Given hyperspectral image with r × s pixels, the whole relations of all local windows of hyperspectral image can be described as R matrix in the Equation (10). Figure 6 shows simulated hyperspectral image and whole relations of all local windows of simulated spectral image according to Equation (10). We see that Figure 6b inherits the spatial distribution characteristics of the simulated hyperspectral image. In Figure 6b, yellow represents a larger value and blue represents a smaller value. According to the definition of homogeneous and transition areas, the areas of dark yellow and light yellow are homogeneous areas while the blue areas are transition areas. Therefore, R matrix can segment the homogeneous and transition areas of hyperspectral image:

$$R=\left[\begin{array}{ccc}\phi \left(1,1\right)& \cdots & \phi \left(1,s\right)\\ ⋮& \ddots & ⋮\\ \phi \left(r,1\right)& \dots & \phi \left(r,s\right)\end{array}\right]$$ (10)

Figure 6.

Example of homogeneous and transition areas segmentation in hyperspectral image: (a) simulated hyperspectral image; (b) the whole relations of all local windows of simulated spectral image.

Based on the above analysis, we choose Equation (8) as the projection equation, which will project the hyperspectral image into the low dimensional space. We determine each pixel of the hyperspectral image as the central pixel to create a local window with size of 5 × 5. Then we use the projection Equation (8) to project the relation between the central pixel and the surrounding pixels into the low-dimensional space to model the intrinsic structure of hyperspectral images.

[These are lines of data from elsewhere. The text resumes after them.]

==> src/rtl/mulacc_multi_cfu.sv <==
// Pipelined multiply-accumulate CFU with CFU_STATES independent accumulators,
// valid/ready backpressure, and error responses for bad function or state ids.
module mulacc_multi_cfu #(
    parameter int CFU_FUNCTION_ID_W = 3,
    parameter int CFU_REQ_RESP_ID_W = 6,
    parameter int CFU_STATE_ID_W    = 2,
    parameter int CFU_STATES        = 4,
    parameter int CFU_REQ_DATA_W    = 32,
    parameter int CFU_RESP_DATA_W   = 32,
    parameter int CFU_ERROR_ID_W    = 32,
    parameter int CFU_LATENCY       = 3,
    parameter int CFU_SIGNED        = 0
) (
    input  logic                          clock,
    input  logic                          reset_n,
    input  logic                          req_valid,
    output logic                          req_ready,
    input  logic [CFU_FUNCTION_ID_W-1:0]  req_function_id,
    input  logic [CFU_STATE_ID_W-1:0]     req_state_id,
    input  logic [CFU_REQ_RESP_ID_W-1:0]  req_id,
    input  logic [CFU_REQ_DATA_W-1:0]     req_data0,
    input  logic [CFU_REQ_DATA_W-1:0]     req_data1,
    output logic                          resp_valid,
    input  logic                          resp_ready,
    output logic [CFU_REQ_RESP_ID_W-1:0]  resp_id,
    output logic [CFU_RESP_DATA_W-1:0]    resp_data,
    output logic                          resp_ok,
    output logic [CFU_ERROR_ID_W-1:0]     resp_error_id
);
    localparam int W    = CFU_REQ_DATA_W;
    localparam int NSTG = CFU_LATENCY - 1;
    localparam int LAST = NSTG - 1;

    typedef enum logic [2:0] {
        OP_CLEAR  = 3'd0,
        OP_MULACC = 3'd1,
        OP_MULSUB = 3'd2,
        OP_READ   = 3'd3,
        OP_LOAD   = 3'd4
    } op_e;

    localparam logic [1:0] ERR_NONE  = 2'd0;
    localparam logic [1:0] ERR_FUNC  = 2'd1;
    localparam logic [1:0] ERR_STATE = 2'd2;
    localparam logic [CFU_FUNCTION_ID_W-1:0] FID_MAX = CFU_FUNCTION_ID_W'(4);
    localparam logic [CFU_STATE_ID_W:0] STATE_LIMIT = (CFU_STATE_ID_W + 1)'(CFU_STATES);

    logic advance;
    logic accept;

    assign advance   = !resp_valid || resp_ready;
    assign req_ready = advance;
    assign accept    = req_valid && advance;

    // Only the low W bits of the product are kept; sign extension is what
    // distinguishes the two modes on the full-width product.
    logic [W-1:0] prod_w;
    if (CFU_SIGNED != 0) begin : g_signed
        assign prod_w = W'({{W{req_data0[W-1]}}, req_data0} * {{W{req_data1[W-1]}}, req_data1});
    end else begin : g_unsigned
        assign prod_w = W'({{W{1'b0}}, req_data0} * {{W{1'b0}}, req_data1});
    end

    op_e        dec_op;
    logic [1:0] dec_err;

    always_comb begin
        case (req_function_id[2:0])
            3'd0:    dec_op = OP_CLEAR;
            3'd1:    dec_op = OP_MULACC;
            3'd2:    dec_op = OP_MULSUB;
            3'd4:    dec_op = OP_LOAD;
            default: dec_op = OP_READ;
        endcase
        if (req_function_id > FID_MAX) begin
            dec_err = ERR_FUNC;
        end else if ({1'b0, req_state_id} >= STATE_LIMIT) begin
            dec_err = ERR_STATE;
        end else begin
            dec_err = ERR_NONE;
        end
    end

    logic                         stg_valid_q [NSTG];
    logic                         stg_valid_d [NSTG];
    op_e                          stg_op_q    [NSTG];
    op_e                          stg_op_d    [NSTG];
    logic [1:0]                   stg_err_q   [NSTG];
    logic [1:0]                   stg_err_d   [NSTG];
    logic [CFU_STATE_ID_W-1:0]    stg_state_q [NSTG];
    logic [CFU_STATE_ID_W-1:0]    stg_state_d [NSTG];
    logic [CFU_REQ_RESP_ID_W-1:0] stg_id_q    [NSTG];
    logic [CFU_REQ_RESP_ID_W-1:0] stg_id_d    [NSTG];
    logic [W-1:0]                 stg_a_q     [NSTG];
    logic [W-1:0]                 stg_a_d     [NSTG];
    logic [W-1:0]                 stg_prod_q  [NSTG];
    logic [W-1:0]                 stg_prod_d  [NSTG];

    always_comb begin
        for (int i = 0; i < NSTG; i++) begin
            stg_valid_d[i] = stg_valid_q[i];
            stg_op_d[i]    = stg_op_q[i];
            stg_err_d[i]   = stg_err_q[i];
            stg_state_d[i] = stg_state_q[i];
            stg_id_d[i]    = stg_id_q[i];
            stg_a_d[i]     = stg_a_q[i];
            stg_prod_d[i]  = stg_prod_q[i];
        end
        if (advance) begin
            stg_valid_d[0] = accept;
            stg_op_d[0]    = dec_op;
            stg_err_d[0]   = dec_err;
            stg_state_d[0] = req_state_id;
            stg_id_d[0]    = req_id;
            stg_a_d[0]     = req_data0;
            stg_prod_d[0]  = prod_w;
            for (int i = 1; i < NSTG; i++) begin
                stg_valid_d[i] = stg_valid_q[i-1];
                stg_op_d[i]    = stg_op_q[i-1];
                stg_err_d[i]   = stg_err_q[i-1];
                stg_state_d[i] = stg_state_q[i-1];
                stg_id_d[i]    = stg_id_q[i-1];
                stg_a_d[i]     = stg_a_q[i-1];
                stg_prod_d[i]  = stg_prod_q[i-1];
            end
        end
    end

    always_ff @(posedge clock or negedge reset_n) begin
        if (!reset_n) begin
            for (int i = 0; i < NSTG; i++) begin
                stg_valid_q[i] <= 1'b0;
                stg_op_q[i]    <= OP_READ;
                stg_err_q[i]   <= ERR_NONE;
                stg_state_q[i] <= '0;
                stg_id_q[i]    <= '0;
                stg_a_q[i]     <= '0;
                stg_prod_q[i]  <= '0;
            end
        end else begin
            for (int i = 0; i < NSTG; i++) begin
                stg_valid_q[i] <= stg_valid_d[i];
                stg_op_q[i]    <= stg_op_d[i];
                stg_err_q[i]   <= stg_err_d[i];
                stg_state_q[i] <= stg_state_d[i];
                stg_id_q[i]    <= stg_id_d[i];
                stg_a_q[i]     <= stg_a_d[i];
                stg_prod_q[i]  <= stg_prod_d[i];
            end
        end
    end

    logic [W-1:0] acc_vec [CFU_STATES];
    logic [W-1:0] acc_cur;
    logic [W-1:0] acc_new;
    logic         commit;

    // The accumulator write and the response load share one edge, so the
    // next op on the same accumulator always reads the committed value.
    for (genvar gi = 0; gi < CFU_STATES; gi++) begin : g_acc
        logic [W-1:0] acc_q;
        logic [W-1:0] acc_d;

        always_comb begin
            acc_d = acc_q;
            if (commit && (stg_state_q[LAST] == CFU_STATE_ID_W'(gi))) begin
                acc_d = acc_new;
            end
        end

        always_ff @(posedge clock or negedge reset_n) begin
            if (!reset_n) begin
                acc_q <= '0;
            end else begin
                acc_q <= acc_d;
            end
        end

        assign acc_vec[gi] = acc_q;
    end

    logic                         resp_valid_q, resp_valid_d;
    logic [CFU_REQ_RESP_ID_W-1:0] resp_id_q, resp_id_d;
    logic [CFU_RESP_DATA_W-1:0]   resp_data_q, resp_data_d;
    logic                         resp_ok_q, resp_ok_d;
    logic [CFU_ERROR_ID_W-1:0]    resp_error_id_q, resp_error_id_d;

    always_comb begin
        acc_cur = '0;
        for (int i = 0; i < CFU_STATES; i++) begin
            if (stg_state_q[LAST] == CFU_STATE_ID_W'(i)) begin
                acc_cur = acc_vec[i];
            end
        end
        case (stg_op_q[LAST])
            OP_CLEAR:  acc_new = '0;
            OP_MULACC: acc_new = acc_cur + stg_prod_q[LAST];
            OP_MULSUB: acc_new = acc_cur - stg_prod_q[LAST];
            OP_LOAD:   acc_new = stg_a_q[LAST];
            default:   acc_new = acc_cur;
        endcase
        commit = advance && stg_valid_q[LAST] && (stg_err_q[LAST] == ERR_NONE);

        resp_valid_d    = resp_valid_q;
        resp_id_d       = resp_id_q;
        resp_data_d     = resp_data_q;
        resp_ok_d       = resp_ok_q;
        resp_error_id_d = resp_error_id_q;
        if (advance) begin
            resp_valid_d = stg_valid_q[LAST];
            if (stg_valid_q[LAST]) begin
                resp_id_d       = stg_id_q[LAST];
                resp_ok_d       = (stg_err_q[LAST] == ERR_NONE);
                resp_data_d     = (stg_err_q[LAST] == ERR_NONE) ? acc_new : '0;
                resp_error_id_d = CFU_ERROR_ID_W'(stg_err_q[LAST]);
            end
        end
    end

    always_ff @(posedge clock or negedge reset_n) begin
        if (!reset_n) begin
            resp_valid_q    <= 1'b0;
            resp_id_q       <= '0;
            resp_data_q     <= '0;
            resp_ok_q       <= 1'b0;
            resp_error_id_q <= '0;
        end else begin
            resp_valid_q    <= resp_valid_d;
            resp_id_q       <= resp_id_d;
            resp_data_q     <= resp_data_d;
            resp_ok_q       <= resp_ok_d;
            resp_error_id_q <= resp_error_id_d;
        end
    end

    assign resp_valid    = resp_valid_q;
    assign resp_id       = resp_id_q;
    assign resp_data     = resp_data_q;
    assign resp_ok       = resp_ok_q;
    assign resp_error_id = resp_error_id_q;

endmodule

2.3. PISINMF Algorithm Model

Spectral unmixing is designed to extract endmember spectrum and corresponding abundance from hyperspectral image data, in accordance to the linear mixture model expressed by Equation (1). NMF has been introduced into spectral unmixing, which aims at obtaining endmember matrix $\mathit{G}$ and abundance matrix $\mathit{A}$ to approximately represent the given non-negative matrix $\mathit{X}$. In order to measure the degree of approximation, the loss function based on the square of the Euclidean distance between $\mathit{X}$ and $\mathit{G}\mathit{A}$ is expressed as:

$$\underset{\mathit{G},\mathit{A}}{\min }f\left(\mathit{G},\mathit{A}\right)={\Vert \mathit{X}-\mathit{G}\mathit{A}\Vert }_F^2$$ (11)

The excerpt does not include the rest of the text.